Hans Cohen


Hans Herman Cohen was a Dutch microbiologist. He was director-general of the Netherlands National Institute for Public Health and the Environment between 1984 and 1986. As a microbiologist Cohen worked on development of polio vaccines in the Netherlands.

Career

Cohen was born in Groningen on 3 February 1923. In 1954 he started working for the Rijksinstituut voor Volksgezondheid, a predecessor of the RIVM. His initial wish was to start working on a polio vaccine but he was rebuffed as there was not yet a government vaccination order. However, during the 1950s and 1960s he worked on the development of the Salk polio vaccine.

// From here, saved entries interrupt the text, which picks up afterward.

Source: an optimization exercise on an open RTL-to-GDS flow (aim: small area and few clock cycles). Production flows keep margins and buffers that such runs may drop. The RTL was checked by simulation tests, not by an equivalence proof against the original design. Power and IR drop assume default switching activity.

## flow/design.v (module list and top-level ports; edited modules follow where they fit)
// module smpq_cell: 73 lines
// module smpq_cmp_leaf: 9 lines
// module smpq_cmp_leaf_g: 7 lines
// module smpq_cmp_node_ni: 11 lines
// module smpq_cmp_node_ni_g: 8 lines
// module smpq_cmp_node_pn: 11 lines
// module smpq_cmp_node_pn_g: 8 lines
// module smpq_cmp: 381 lines
// module stable_min_priority_queue: 157 lines
module stable_min_priority_queue
#(
   parameter int DEPTH        = 16,
   parameter int PAYLOAD_BITS = 16,
   parameter int WRITE_STRIDE = 2      
) (
   input  wire logic                  clock,
   input  wire logic                  reset,
   input  wire logic                  req_tvalid,
   output logic                       req_tready,
   input  wire logic [smpq_pkg::REQ_DATA_W-1:0] req_tdata,   
   input  wire logic [smpq_pkg::OP_W-1:0]       req_tuser,   
   output logic                       rsp_tvalid,
   input  wire logic                  rsp_tready,
   output logic [smpq_pkg::RSP_DATA_W-1:0]      rsp_tdata,   
   output logic [smpq_pkg::RSP_USER_W-1:0]      rsp_tuser    
);
  // ...
==> flow/run.sh <==
#!/bin/bash
# synth_recipe.tcl (not shown) runs the flow's synth.tcl, then flattens the netlist and writes it again
# the make line also repeats each setting of config.mk as NAME=value (left out here)
make -C /OpenROAD-flow-scripts/flow DESIGN_CONFIG=/design/flow/config.mk WORK_HOME=/design/flow/orfs CLKGATE_MAP_FILE= SYNTH_SCRIPT=/design/flow/synth_recipe.tcl finish
==> flow/config.mk <==
export PLATFORM = sky130hd
export DESIGN_NAME = stable_min_priority_queue
export DESIGN_NICKNAME = stable_min_priority_queue
export VERILOG_FILES = /design/flow/design.v
export SDC_FILE = /design/flow/constraint.sdc
export NUM_CORES = 4
export LEC_CHECK = 0
export CAP_MARGIN = 20
export CORE_MARGIN = 2
export CORE_UTILIZATION = 40
export CTS_CLUSTER_DIAMETER = 90
export CTS_CLUSTER_SIZE = 24
export GPL_TIMING_DRIVEN = 0
export SLEW_MARGIN = 20
export SYNTH_HIERARCHICAL = 1
export SYNTH_MINIMUM_KEEP_SIZE = 0
==> flow/constraint.sdc <==
create_clock -name core_clock -period 6.0 [get_ports {clock}]
set_input_delay 1.2000 -clock core_clock [delete_from_list [all_inputs] [get_ports {clock}]]
set_output_delay 1.2000 -clock core_clock [all_outputs]
set_load 0.01 [all_outputs]
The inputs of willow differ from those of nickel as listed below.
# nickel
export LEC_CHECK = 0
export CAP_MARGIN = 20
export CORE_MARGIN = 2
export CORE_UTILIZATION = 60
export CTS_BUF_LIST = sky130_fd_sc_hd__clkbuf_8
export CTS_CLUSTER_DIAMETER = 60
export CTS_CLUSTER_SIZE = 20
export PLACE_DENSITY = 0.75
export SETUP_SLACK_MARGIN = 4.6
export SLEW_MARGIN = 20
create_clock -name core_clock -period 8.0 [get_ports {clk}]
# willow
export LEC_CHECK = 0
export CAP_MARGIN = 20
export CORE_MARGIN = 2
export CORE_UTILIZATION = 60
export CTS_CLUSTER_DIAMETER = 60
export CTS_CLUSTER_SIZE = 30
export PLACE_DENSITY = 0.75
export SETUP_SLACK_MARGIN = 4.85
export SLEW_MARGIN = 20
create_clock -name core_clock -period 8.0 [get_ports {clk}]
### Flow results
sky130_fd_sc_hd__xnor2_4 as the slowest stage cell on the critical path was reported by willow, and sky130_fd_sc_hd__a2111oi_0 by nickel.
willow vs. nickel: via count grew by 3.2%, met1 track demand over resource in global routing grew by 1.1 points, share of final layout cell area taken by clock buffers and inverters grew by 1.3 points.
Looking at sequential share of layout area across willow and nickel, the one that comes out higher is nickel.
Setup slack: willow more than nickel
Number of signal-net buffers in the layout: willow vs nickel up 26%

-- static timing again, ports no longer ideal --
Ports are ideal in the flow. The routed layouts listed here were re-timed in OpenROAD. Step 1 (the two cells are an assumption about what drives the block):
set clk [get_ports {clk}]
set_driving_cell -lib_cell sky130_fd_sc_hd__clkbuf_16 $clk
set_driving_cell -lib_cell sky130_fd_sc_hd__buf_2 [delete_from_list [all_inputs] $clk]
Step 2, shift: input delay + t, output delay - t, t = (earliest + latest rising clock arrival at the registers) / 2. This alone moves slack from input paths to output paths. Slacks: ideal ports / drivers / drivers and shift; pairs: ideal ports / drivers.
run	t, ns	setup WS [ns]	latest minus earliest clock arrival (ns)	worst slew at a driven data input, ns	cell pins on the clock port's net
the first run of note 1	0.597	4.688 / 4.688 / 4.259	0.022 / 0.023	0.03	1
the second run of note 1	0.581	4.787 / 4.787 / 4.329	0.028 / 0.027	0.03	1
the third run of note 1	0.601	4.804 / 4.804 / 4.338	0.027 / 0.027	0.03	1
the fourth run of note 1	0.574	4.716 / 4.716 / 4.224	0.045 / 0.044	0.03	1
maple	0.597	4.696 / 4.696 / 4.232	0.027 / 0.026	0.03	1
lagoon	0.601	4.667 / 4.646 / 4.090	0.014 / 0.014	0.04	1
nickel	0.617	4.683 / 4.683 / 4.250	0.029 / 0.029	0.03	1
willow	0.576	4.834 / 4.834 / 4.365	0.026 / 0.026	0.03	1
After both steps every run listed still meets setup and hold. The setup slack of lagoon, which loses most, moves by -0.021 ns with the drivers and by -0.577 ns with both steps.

In the 1970s Cohen together with Jonas Salk and Charles Mérieux founded the Forum for the Advancement of Immunization Research.
During his time as director-general of the Rijksinstituut voor Volksgezondheid he oversaw the merger with two other institutes per 1984, which resulted in the formation of the RIVM. Per 1 January 1984 he was appointed director-general of the RIVM. His term ended in 1986. The Dutch Council of Ministers subsequently nominated him as head of the.
In 1992, after a minor polio outbreak in the Netherlands, he protested against the offer of a free polio vaccine to around nine million persons not in risk groups, calling it a "waste of money".
Cohen was elected a member of the Royal Netherlands Academy of Arts and Sciences in 1980. In 1986 he was named Commander in the Order of Orange-Nassau.
Cohen died on 14 May 2020 in Bosch en Duin, aged 97.